The topic of artificial intelligence, unlike many other new technologies, will particularly affect small and medium-sized enterprises. Through IT service providers offering specific solutions, SMEs gain access to this technology. With automated solutions that require comparatively few resources, deployment is possible with relatively low AI investments. Thanks to this feature, AI has the potential to provide crucial competitive advantages to small and young enterprises.
Limits and risks in the use of AI
There are also concerns about AI. One of the most common concerns is transparency. Artificial intelligence-based software makes decisions autonomously and without human support or control. Especially when humans rely fully on these results, transparency is lost. In addition, the machine lacks a sense of empathy, at least until now. This is why there is an increasing argument against the use of artificial intelligence in the field of medicine, for example.

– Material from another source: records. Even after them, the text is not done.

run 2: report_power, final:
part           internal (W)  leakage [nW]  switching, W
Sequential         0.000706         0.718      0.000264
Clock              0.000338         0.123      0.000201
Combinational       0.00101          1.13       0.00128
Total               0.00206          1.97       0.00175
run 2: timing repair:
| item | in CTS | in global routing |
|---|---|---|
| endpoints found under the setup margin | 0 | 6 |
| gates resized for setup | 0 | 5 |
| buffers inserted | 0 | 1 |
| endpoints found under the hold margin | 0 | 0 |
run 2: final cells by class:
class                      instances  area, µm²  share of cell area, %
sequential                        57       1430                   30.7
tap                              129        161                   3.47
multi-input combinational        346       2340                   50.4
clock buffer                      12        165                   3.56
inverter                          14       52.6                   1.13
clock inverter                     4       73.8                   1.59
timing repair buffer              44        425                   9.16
File: src/rtl/cpu_pkg.sv
// Shared constants and types for the pipeline hazard / forwarding control.
//   FWD_*          : 2-bit ALU operand-mux select codes
//   REG_ZERO       : architectural zero register, never forwarded
//   stage_meta_t   : EX-stage destination metadata {dest, regwrite, memread}
//   dest_meta_t    : MEM/WB destination metadata {dest, regwrite}
package cpu_pkg;
  localparam int CPU_REG_ADDR_W = 5;

  localparam logic [1:0] FWD_IDEX = 2'b00;
  localparam logic [1:0] FWD_WB   = 2'b01;
  localparam logic [1:0] FWD_MEM  = 2'b10;

  localparam logic [CPU_REG_ADDR_W-1:0] REG_ZERO = '0;

  typedef struct packed {
    logic [CPU_REG_ADDR_W-1:0] dest;
    logic                      regwrite;
    logic                      memread;
  } stage_meta_t;

  // Past EX nothing needs the load flag any more.
  typedef struct packed {
    logic [CPU_REG_ADDR_W-1:0] dest;
    logic                      regwrite;
  } dest_meta_t;
endpackage

File: src/rtl/fwd_select.sv
// Forward-select comparator for one ALU operand.
//   i_src          : source register of the instruction in EX
//   i_mem_dest/rw  : destination metadata of the MEM-stage instruction
//   i_wb_dest/rw   : destination metadata of the WB-stage instruction
//   o_sel          : FWD_MEM / FWD_WB / FWD_IDEX
// The younger producer (MEM) wins over WB; register zero never matches.
module fwd_select
  import cpu_pkg::*;
#(
  parameter int REG_ADDR_W = CPU_REG_ADDR_W
) (
  input  logic [REG_ADDR_W-1:0] i_src,
  input  logic [REG_ADDR_W-1:0] i_mem_dest,
  input  logic                  i_mem_regwrite,
  input  logic [REG_ADDR_W-1:0] i_wb_dest,
  input  logic                  i_wb_regwrite,
  output logic [1:0]            o_sel
);
  logic w_mem_hit;
  logic w_wb_hit;

  assign w_mem_hit = i_mem_regwrite && (i_mem_dest != '0) && (i_mem_dest == i_src);
  assign w_wb_hit  = i_wb_regwrite  && (i_wb_dest  != '0) && (i_wb_dest  == i_src);

  always_comb begin
    o_sel = FWD_IDEX;
    if (w_mem_hit)     o_sel = FWD_MEM;
    else if (w_wb_hit) o_sel = FWD_WB;
  end
endmodule

File: src/rtl/hazard_forward_unit.sv
// Hazard detection and forwarding control for the 5-stage pipeline.
// Keeps a shadow copy of destination metadata for EX/MEM/WB, derives the
// operand-forwarding selects, detects load-use hazards and counts stall cycles.
//   Clk, Reset            : clock, synchronous active-high reset
//   ID_Rs/ID_Rt/ID_Dest   : register fields of the decode instruction
//   ID_RegWrite/MemRead   : decode instruction writes a register / is a load
//   ID_UsesRt             : decode instruction reads rt
//   Flush                 : branch taken, decode instruction is squashed
//   MemBusy               : data memory not ready, whole pipe frozen
//   forwardA/forwardB     : ALU operand selects
//   Stall                 : load-use stall
//   PCWrite/IFIDWrite     : front-end update enables
//   StallCount            : saturating count of Stall|MemBusy cycles
module hazard_forward_unit
  import cpu_pkg::*;
#(
  parameter int REG_ADDR_W  = CPU_REG_ADDR_W,
  parameter int STALL_CNT_W = 16
) (
  input  logic                   Clk,
  input  logic                   Reset,
  input  logic [REG_ADDR_W-1:0]  ID_Rs,
  input  logic [REG_ADDR_W-1:0]  ID_Rt,
  input  logic [REG_ADDR_W-1:0]  ID_Dest,
  input  logic                   ID_RegWrite,
  input  logic                   ID_MemRead,
  input  logic                   ID_UsesRt,
  input  logic                   Flush,
  input  logic                   MemBusy,
  output logic [1:0]             forwardA,
  output logic [1:0]             forwardB,
  output logic                   Stall,
  output logic                   PCWrite,
  output logic                   IFIDWrite,
  output logic [STALL_CNT_W-1:0] StallCount
);
  logic [REG_ADDR_W-1:0]  r_ex_rs;
  logic [REG_ADDR_W-1:0]  r_ex_rt;
  stage_meta_t            r_ex;
  dest_meta_t             r_mem;
  dest_meta_t             r_wb;
  logic [STALL_CNT_W-1:0] r_stall_cnt;

  logic w_stall;
  logic w_bubble;
  logic w_hold;

  // Load in EX whose result the decode instruction needs next cycle.
  assign w_stall = r_ex.memread && r_ex.regwrite && (r_ex.dest != REG_ZERO) &&
                   ((r_ex.dest == ID_Rs) || (ID_UsesRt && (r_ex.dest == ID_Rt)));

  // Stall and Flush together still produce a single bubble.
  assign w_bubble = w_stall || Flush;
  assign w_hold   = w_stall || MemBusy;

  always_ff @(posedge Clk) begin
    if (Reset) begin
      r_ex_rs <= '0;
      r_ex_rt <= '0;
      r_ex    <= '0;
      r_mem   <= '0;
      r_wb    <= '0;
    end else if (!MemBusy) begin
      r_wb           <= r_mem;
      r_mem.dest     <= r_ex.dest;
      r_mem.regwrite <= r_ex.regwrite;
      if (w_bubble) begin
        r_ex_rs <= '0;
        r_ex_rt <= '0;
        r_ex    <= '0;
      end else begin
        r_ex_rs       <= ID_Rs;
        r_ex_rt       <= ID_Rt;
        r_ex.dest     <= ID_Dest;
        r_ex.regwrite <= ID_RegWrite;
        r_ex.memread  <= ID_MemRead;
      end
    end
  end

  always_ff @(posedge Clk) begin
    if (Reset)
      r_stall_cnt <= '0;
    else if (w_hold && !(&r_stall_cnt))
      r_stall_cnt <= r_stall_cnt + 1'b1;
  end

  fwd_select #(.REG_ADDR_W(REG_ADDR_W)) u_fwd_a (
    .i_src          (r_ex_rs),
    .i_mem_dest     (r_mem.dest),
    .i_mem_regwrite (r_mem.regwrite),
    .i_wb_dest      (r_wb.dest),
    .i_wb_regwrite  (r_wb.regwrite),
    .o_sel          (forwardA)
  );

  fwd_select #(.REG_ADDR_W(REG_ADDR_W)) u_fwd_b (
    .i_src          (r_ex_rt),
    .i_mem_dest     (r_mem.dest),
    .i_mem_regwrite (r_mem.regwrite),
    .i_wb_dest      (r_wb.dest),
    .i_wb_regwrite  (r_wb.regwrite),
    .o_sel          (forwardB)
  );

  assign Stall      = w_stall;
  assign PCWrite    = ~w_hold;
  assign IFIDWrite  = ~w_hold;
  assign StallCount = r_stall_cnt;
endmodule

Some employees see AI as a threat to their own jobs or jobs in general. In fact, this technology has the potential to completely replace manual work in many areas. The use of artificial intelligence is particularly interesting for labour-intensive, manual tasks in order to perform them cost-efficiently. Some see a further risk in the area of IT security and cyber threats. Artificial intelligence opens up the area of deepfake in particular to cybercriminals. This is how identity theft succeeds in the digital space, as criminals forge photos as well as video and audio recordings at a very high level. Recently, hackers have already been observed to carry out AI-driven attacks. Especially in the area of targeted spear phishing, attackers are using the possibilities of intelligent attack tools.
In some areas, artificial intelligence is reaching its technical limits. This is especially the case where creativity is required. In fact, AI is now even capable of writing texts. However, AI fails when it comes to writing texts with an independent content, such as a novel. On the other hand, AI can produce surprisingly good texts from collections of facts, such as those found in product descriptions or stock market headlines.
The future belongs to AI applications. Currently, the share of companies in Germany that have invested in AI is still comparatively small. About 16 percent of German companies will be using AI by 2021. In the coming years, this share will increase significantly. The advantages of the technology in certain areas are simply too clear, so that companies simply cannot afford to forego AI use. AI applications promise productivity increases and open up possibilities in the automatic evaluation of large amounts of data. The use of AI in the area of IT security will increase just as much as in the automotive industry and process automation in general. For this reason, artificial intelligence will be part of the everyday life of every company in the foreseeable future.